Changes we see in three or four decades happen as a result of what we do today. There's a huge lag between our actions today in the consequences down the road in terms of the Earth's planetary systems.
Without plankton in the ocean, there goes roughly half the global food supply. The ability to lose land plants is growing rapidly and there goes the other half for the food supply for human beings. If we have up to 5 C by 2050, that'll certainly do the trick.
Why is this happening? It's civilization that drove us into population overshoot. We cannot go back anymore since 1939, since we invented nuclear armageddon. There's no going back. If we ceased the set of living arrangements at this point, the world's 400 or so nuclear power plants melt down catastrophically and we're all dead in a month. We cannot terminate industrial civilization until we decommission all nuclear power plants. It takes at least 20 years to decommission a nuclear power plant.

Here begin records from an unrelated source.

This is an optimization exercise on Yosys and OpenROAD, whose aim is small area and a short achievable clock period, not a production implementation. Function was checked by simulation only, so behaviour that the tests miss may differ from the original. Power is estimated from default activity; no workload was simulated.

## pepper
## arrmul
module arrmul (
  input  logic         clk,
  input  logic         reset,
  input  logic [0:127] reg_A,
  input  logic [0:127] reg_B,
  input  logic [0:1]   ctrl_ww,
  input  logic [0:4]   alu_op,
  output logic [0:127] result
);
Size: roughly 3600 cells after synthesis, ~130 flip-flops, about 390 I/O pins, ~0.035 sq mm of cells after synthesis.
export LEC_CHECK = 0
export CAP_MARGIN = 20
export CORE_MARGIN = 2
export CORE_UTILIZATION = 40
export SLEW_MARGIN = 20
export SYNTH_HIERARCHICAL = 1
create_clock -name core_clock -period 15.0 [get_ports {clk}]
standard.sh (not shown) runs the stock make flow with config.mk's settings and CLKGATE_MAP_FILE= SYNTH_SCRIPT=/design/flow/synth_recipe.tcl, a recipe that flattens the netlist after the stock synthesis.
==> flow/flow/run.sh <==
#!/bin/bash
# Standard ORFS layout with extra make settings from flow/make_args.txt (one VAR=value per
# line): the port buffers' cell and timing-repair margins. make's full output goes to make.log.
set -euo pipefail
args=()
while IFS= read -r line; do
  [[ -z "$line" || "$line" == \#* ]] && continue
  args+=("$line")
done < flow/make_args.txt
bash standard.sh "${args[@]}" finish > make.log 2>&1
==> flow/flow/make_args.txt <==
BUFFER_PORTS_ARGS=-buffer_cell sky130_fd_sc_hd__buf_1
SETUP_SLACK_MARGIN=6
Inputs modified between pepper and sierra:
==> flow/flow/make_args.txt <==
BUFFER_PORTS_ARGS=-buffer_cell sky130_fd_sc_hd__buf_1
SETUP_SLACK_MARGIN=7
==> run notes <==
pepper -> sierra: number of vias in the routed layout increased by a little under 10%
Row count of fill cells added during filler insertion: sierra lower / pepper higher
Against pepper, the final cell area of sierra is higher.
HPWL after detailed placement: sierra > pepper
Compared with pepper, wire length in sierra increased by more than 10%.
Of pepper and sierra, the lower shortest period the worst path allows belongs to sierra.
Diff pepper and sierra: reported net switching power lower in pepper
Status: gate count of the mapped netlist parity (pepper, sierra)
Higher share of the final layout cell area in sequential cells among pepper and sierra: pepper
Input-level comparison between maple and sierra:
==> flow/flow/make_args.txt <==
BUFFER_PORTS_ARGS=-buffer_cell sky130_fd_sc_hd__buf_1
SETUP_SLACK_MARGIN=5
## What came out
Layout overhead on the synthesized area on maple is down relative to sierra.
maple: longest individual stage delay on the worst path 0.12 ns above sierra
Per the comparison of maple with sierra, final critical-path setup slack shrank by 1.32 ns, utilization -7.2 points, count of non-filler cells in the finished layout now sits lower, wire length shows a reduction of about 14%, measured slew at the worst slew-check pin essentially unchanged.
Compared with sierra, maple is more frugal on power.
Against sierra as the reference, maple delivers a lower met2 global-route usage.


## before
Another version of the RTL of arrmul (not shown whole).
Size in the first run: ~130 flip-flops, about 390 I/O pins.
clock: 15.0 ns
lec_check: 0
cap_margin: 20
core_margin: 2
core_utilization: 40
slew_margin: 20
synth_hierarchical: 1
==> flow/flow/make_args.txt <==
BUFFER_PORTS_ARGS=-buffer_cell sky130_fd_sc_hd__buf_1
SETUP_SLACK_MARGIN=5
Scripts as last shown in full above: flow/flow/run.sh
before finished all stages; the layout is clean.
### before -> after
==> flow/run.sh (new file) <==
#!/bin/bash
# synth_recipe.tcl (not shown) runs the flow's synth.tcl, then flattens the netlist and writes it again
# the make line also repeats each setting of config.mk as NAME=value (left out here)
make -C /OpenROAD-flow-scripts/flow DESIGN_CONFIG=/design/flow/config.mk WORK_HOME=/design/flow/orfs CLKGATE_MAP_FILE= SYNTH_SCRIPT=/design/flow/synth_recipe.tcl finish
removed: flow/flow/run.sh
removed: flow/flow/make_args.txt
removed: flow/standard.sh
### Flow results
- Re ratio of cells with drive above 1 in the final layout: after is 0.33 points down on before.
- The routing usage on met3 of after falls short of that of before by 0.97 points.
- The higher number of clock buffers in the layout came out of before.
- Cells: after has fewer instances than before
- Diff before -> after | cell area after layout | increase of about 6%
- Note that the power per cell area recorded for after amounts to 1.05 times the value seen in before.
- Row final total power: after higher / before lower
- Between before and after, the area of the multi-input gates does not differ in any meaningful way.
- STATUS worst max-slew margin expressed relative to the limit: after loses against before

[separate check: timing with driven ports]
The flow's constraints put no driver on any port. The routed layouts listed below were extracted and timed again, unchanged, in two steps. Step 1 assumes that a clkbuf_16 drives the clock port and a buf_2 every other input. Step 2 moves the port delays by t, midway between the first and last clock arrival at a register: inputs arrive t later, outputs are due t later. That takes back most of the time a late clock gives input paths. a / b / c = ideal / step 1 / step 2; a / b = the first two.
| run | shift t [ns] | slack for setup (ns) | worst setup path at the end | slew at the worst register clock pin (ns) | pins driven straight from the clock port |
|---|---|---|---|---|---|
| pepper | 0.558 | 6.151 / 6.037 / 5.479 | input to register | 0.08 / 0.08 | 1 |
| sierra | 0.572 | 6.578 / 6.437 / 5.865 | input to register | 0.08 / 0.08 | 1 |
| maple | 0.565 | 5.255 / 5.294 / 4.729 | input to register | 0.08 / 0.08 | 1 |
| before | 0.590 | 5.261 / 5.286 / 4.696 | input to register | 0.07 / 0.07 | 1 |
| after | 0.595 | 4.772 / 4.818 / 4.223 | input to register | 0.08 / 0.08 | 1 |
After both steps setup and hold are still met in every run listed. For sierra, which loses most, drivers alone change the setup slack by -0.141 ns; drivers and shift together by -0.713 ns.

The bad news is that means that the world's four hundred or so nuclear power plants meltdown catastrophically in a short period of time. Fukushima represent a major threat to humanity. If they fail in moving the spent fuel rods next month, according to nuclear researcher
Christina Consola, if one of those MOX fuel rods is exposed to the air, one of the 1565, it will kill 2.89 billion people on the planet in a matter of weeks, so nuclear catastrophe is right there on the horizon.
People ask me: Why are you presenting this horrible information?
Action is the antidote to despair even if the action is hopeless. When a medical doctor knows that somebody has cancer, it's malpractice if they don't tell that. So I'm doing that. I think Bill McKibben and James Hansen and a whole bunch of climate scientists are guilty of malpractice. Because they know what I know. Almost every politician in the country knows what I know. All the leaders of the big banks know what I know. And they're lying to us.
I'm just presenting the information from other scientists here. I'm trying to the widest extent possible not to infuse my opinion in the situation. It's John Davies who
on September 20, 2013, taking into account only carbon dioxide, says there will be few people left on the planet by 2040. It's Malcolm Light,
writing in February 2012, who assesses the methane situation. And so on.
Yes, I agree with them, and that agreement is illustrated by me showing you that information.
I promote resistance against this omnicidal culture, not in the hope that it will save our species, but in the hope that it will save other species. Because as
E.O. Wilson, biologist at Harvard, points out, it only takes 10 million years after a great extinction event, before you have a blossoming full rich planet again. That's what we're working toward. We're saving habitat for other species at this point.